The Charles Dickens Letters Project
Period:
1841-1850
Theme(s):
literary culture
To UNKNOWN CORRESPONDENT, 12 JANUARY 1849
MS Swann Galleries, New York.
Devonshire Terrace | Twelfth January 1849.
Dear Mr. [ ]1
I am much obliged to you for your kind information about the Cenci.2 I will not trouble you to get the account transcribed (though you have so stimulated my curiosity that I must go and read it myself)3 for I merely wanted the narrative to send to a lady-borrower,4 and the account prefixed to Shelley’s poem5 will answer her purpose well enough.
Faithfully Yours
CHARLES DICKENS
- 1. The name, of some 8 or 10 characters, has been cut away; clearly the Unknown Correspondent of 5 Jan (Pilgrim Letters 5, p. 469); that letter is similarly mutilated.

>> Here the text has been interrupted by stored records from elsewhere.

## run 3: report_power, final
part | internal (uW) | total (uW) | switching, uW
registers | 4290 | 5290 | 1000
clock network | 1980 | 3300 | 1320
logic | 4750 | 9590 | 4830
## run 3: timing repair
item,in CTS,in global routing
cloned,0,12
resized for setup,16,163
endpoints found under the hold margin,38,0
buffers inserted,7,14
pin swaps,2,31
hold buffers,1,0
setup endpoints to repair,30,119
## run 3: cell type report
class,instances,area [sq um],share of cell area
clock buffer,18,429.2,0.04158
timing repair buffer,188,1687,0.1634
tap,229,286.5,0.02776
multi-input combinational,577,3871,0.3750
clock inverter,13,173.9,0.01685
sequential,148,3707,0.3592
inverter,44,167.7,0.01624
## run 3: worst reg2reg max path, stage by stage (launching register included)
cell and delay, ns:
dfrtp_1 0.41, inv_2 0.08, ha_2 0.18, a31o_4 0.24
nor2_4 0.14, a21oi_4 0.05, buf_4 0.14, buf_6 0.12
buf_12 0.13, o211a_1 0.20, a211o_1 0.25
## src/rtl/spi_mm_pkg.sv

```systemverilog
// Shared types and sizes for the SPI matrix-multiply host.
package spi_mm_pkg;
  localparam int BYTE_W         = 8;
  localparam int WORD_W         = 32;
  localparam int WR_BITS        = 8 * BYTE_W;
  localparam int RD_BITS        = WORD_W;
  localparam int DEF_CLK_DIV    = 4;
  localparam int DEF_GAP_CYCLES = 8;

  typedef enum logic [2:0] {
    IDLE, SETUP, WRITE, GAP, READ, TAIL, FINISH
  } state_t;
endpackage

```

## src/rtl/spi_matmul_host_if.sv

```systemverilog
// Request/result handshake and SPI pins of the matrix-multiply host.
interface spi_matmul_host_if;
  import spi_mm_pkg::*;

  logic              start;
  logic [WORD_W-1:0] a_in;
  logic [WORD_W-1:0] b_in;
  logic [WORD_W-1:0] c_out;
  logic              busy;
  logic              done;
  logic              spi_clk;
  logic              spi_cs_n;
  logic              spi_mosi;
  logic              spi_miso;

  modport master (
    input  start, a_in, b_in, spi_miso,
    output c_out, busy, done, spi_clk, spi_cs_n, spi_mosi
  );

  modport slave (
    output start, a_in, b_in, spi_miso,
    input  c_out, busy, done, spi_clk, spi_cs_n, spi_mosi
  );
endinterface

```

## src/rtl/spi_sclk_gen.sv

```systemverilog
// SCLK half-period counter: phase-start/phase-end ticks and the registered SCLK level.
module spi_sclk_gen
  import spi_mm_pkg::*;
#(
  parameter int CLK_DIV = DEF_CLK_DIV
) (
  input  logic clk,
  input  logic rst_n,
  input  logic run,
  input  logic run_nxt,
  input  logic hold_hi,
  output logic ph_start,
  output logic ph_end,
  output logic sclk
);
  localparam int CW = (CLK_DIV > 2) ? $clog2(CLK_DIV) : 1;

  logic [CW-1:0] cnt;

  assign ph_start = run && (cnt == '0);
  assign ph_end   = run && (cnt == CW'(CLK_DIV - 1));

  // SCLK follows the next state so it never glitches across state boundaries.
  always_ff @(posedge clk or negedge rst_n) begin
    if (!rst_n) begin
      cnt  <= '0;
      sclk <= 1'b0;
    end else begin
      cnt <= (run && !ph_end) ? cnt + 1'b1 : '0;
      if (!run_nxt)    sclk <= hold_hi;
      else if (!run)   sclk <= 1'b0;
      else if (ph_end) sclk <= ~sclk;
    end
  end
endmodule

```

## src/rtl/spi_matmul_host.sv

```systemverilog
// SPI controller for the 2x2 matrix-multiply peripheral: writes A and B, waits, reads C.
module spi_matmul_host
  import spi_mm_pkg::*;
#(
  parameter int CLK_DIV    = DEF_CLK_DIV,
  parameter int GAP_CYCLES = DEF_GAP_CYCLES
) (
  input logic                clk,
  input logic                rst_n,
  spi_matmul_host_if.master  bus
);
  state_t              state, state_nxt;
  logic [15:0]         cnt;
  logic [WR_BITS-1:0]  tx_sr;
  logic [RD_BITS-1:0]  rx_sr;
  logic [WORD_W-1:0]   c_q;
  logic                cs_n_q, mosi_q;
  logic                run, run_nxt, ph_start, ph_end, sclk, bit_end;

  spi_sclk_gen #(.CLK_DIV(CLK_DIV)) u_sclk (
    .clk      (clk),
    .rst_n    (rst_n),
    .run      (run),
    .run_nxt  (run_nxt),
    .hold_hi  (state_nxt == GAP),
    .ph_start (ph_start),
    .ph_end   (ph_end),
    .sclk     (sclk)
  );

  assign run          = state inside {SETUP, WRITE, READ};
  assign run_nxt      = state_nxt inside {SETUP, WRITE, READ};
  assign bit_end      = ph_end && sclk;
  assign bus.spi_clk  = sclk;
  assign bus.spi_cs_n = cs_n_q;
  assign bus.spi_mosi = mosi_q;
  assign bus.c_out    = c_q;
  assign bus.busy     = (state != IDLE);
  assign bus.done     = (state == FINISH);

  always_ff @(posedge clk or negedge rst_n) begin
    if (!rst_n) state <= IDLE;
    else        state <= state_nxt;
  end

  // cnt holds rising edges seen in WRITE/READ and elapsed cycles in GAP/TAIL.
  always_comb begin
    state_nxt = state;
    case (state)
      IDLE:    if (bus.start) state_nxt = SETUP;
      SETUP:   if (ph_end) state_nxt = WRITE;
      WRITE:   if (bit_end && cnt == 16'(WR_BITS)) state_nxt = GAP;
      GAP:     if (cnt == 16'(GAP_CYCLES - 1)) state_nxt = READ;
      READ:    if (bit_end && cnt == 16'(RD_BITS - 1)) state_nxt = TAIL;
      TAIL:    if (cnt == 16'(CLK_DIV - 1)) state_nxt = FINISH;
      FINISH:  state_nxt = IDLE;
      default: state_nxt = IDLE;
    endcase
  end

  always_ff @(posedge clk or negedge rst_n) begin
    if (!rst_n) begin
      cnt    <= '0;
      tx_sr  <= '0;
      rx_sr  <= '0;
      c_q    <= '0;
      cs_n_q <= 1'b1;
      mosi_q <= 1'b0;
    end else begin
      cs_n_q <= (state_nxt == IDLE) || (state_nxt == FINISH);
      if (state_nxt != state)
        cnt <= '0;
      else if (state == GAP || state == TAIL || (ph_start && sclk))
        cnt <= cnt + 16'd1;

      case (state)
        IDLE: if (bus.start) begin
          tx_sr  <= {bus.a_in, bus.b_in};
          mosi_q <= bus.a_in[WORD_W-1];
        end
        WRITE: if (bit_end) begin
          tx_sr  <= tx_sr << 1;
          mosi_q <= (cnt == 16'(WR_BITS)) ? 1'b0 : tx_sr[WR_BITS-2];
        end
        GAP:  if (cnt == 16'(GAP_CYCLES - 1)) rx_sr <= {rx_sr[RD_BITS-2:0], bus.spi_miso};
        READ: if (bit_end) rx_sr <= {rx_sr[RD_BITS-2:0], bus.spi_miso};
        TAIL: if (cnt == 16'(CLK_DIV - 1)) c_q <= rx_sr;
        default: ;
      endcase
    end
  end
endmodule

```

## src/flat_wrapper.sv

```systemverilog
// flat-port wrapper written by rule: the top's interface ports become plain ports
module spi_matmul_host_flat import spi_mm_pkg::*;
#(
  parameter int CLK_DIV    = DEF_CLK_DIV,
  parameter int GAP_CYCLES = DEF_GAP_CYCLES
)
  (clk, rst_n, bus_start, bus_a_in, bus_b_in, bus_spi_miso, bus_c_out, bus_busy, bus_done, bus_spi_clk, bus_spi_cs_n, bus_spi_mosi);
  spi_matmul_host_if bus_i ();
  input logic clk;
  input logic rst_n;
  input wire logic [$bits(bus_i.start)-1:0] bus_start;
  input wire logic [$bits(bus_i.a_in)-1:0] bus_a_in;
  input wire logic [$bits(bus_i.b_in)-1:0] bus_b_in;
  input wire logic [$bits(bus_i.spi_miso)-1:0] bus_spi_miso;
  output wire logic [$bits(bus_i.c_out)-1:0] bus_c_out;
  output wire logic [$bits(bus_i.busy)-1:0] bus_busy;
  output wire logic [$bits(bus_i.done)-1:0] bus_done;
  output wire logic [$bits(bus_i.spi_clk)-1:0] bus_spi_clk;
  output wire logic [$bits(bus_i.spi_cs_n)-1:0] bus_spi_cs_n;
  output wire logic [$bits(bus_i.spi_mosi)-1:0] bus_spi_mosi;
  assign bus_i.start = bus_start;
  assign bus_i.a_in = bus_a_in;
  assign bus_i.b_in = bus_b_in;
  assign bus_i.spi_miso = bus_spi_miso;
  assign bus_c_out = bus_i.c_out;
  assign bus_busy = bus_i.busy;
  assign bus_done = bus_i.done;
  assign bus_spi_clk = bus_i.spi_clk;
  assign bus_spi_cs_n = bus_i.spi_cs_n;
  assign bus_spi_mosi = bus_i.spi_mosi;
  spi_matmul_host #(.CLK_DIV(CLK_DIV), .GAP_CYCLES(GAP_CYCLES)) u_core (.clk(clk), .rst_n(rst_n), .bus(bus_i));
endmodule
```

- 2. A Roman family, notorious for the supposed incestuous rape by Count Cenci of his daughter Beatrice, his murder at her instigation, and the execution of Beatrice, her step-mother, and brother in 1599. A portrait supposedly of Beatrice by Guido Reni (formerly in the Palazzo Colonna; now in the Palazzo Barberini) was much admired in the nineteenth century: CD describes it in Pictures from Italy (“Rome”) and it is an obsessive object in Nathaniel Hawthorne’s The Marble Faun, 1860.
- 3. This “account” not identified; presumably in a printed source, possibly a magazine. James Whittle, “Beatrice Cenci, the Parricide”, Bentley’s Miscellany, XXII (1847), 105-18, is possible. George Bowyer, A Dissertation on the Statutes of the Cities of Italy, 1838, appended a translation of the “Pleading of Prospero Farinacio in defence of Beatrice Cenci and Her Relatives”.
- 4. To whom CD had promised to lend an account: see To Unknown Correspondent, 5 Jan.
- 5. Shelley’s poetic drama, The Cenci (1819); Shelley claimed to have come to the subject through a manuscript shown him in 1818.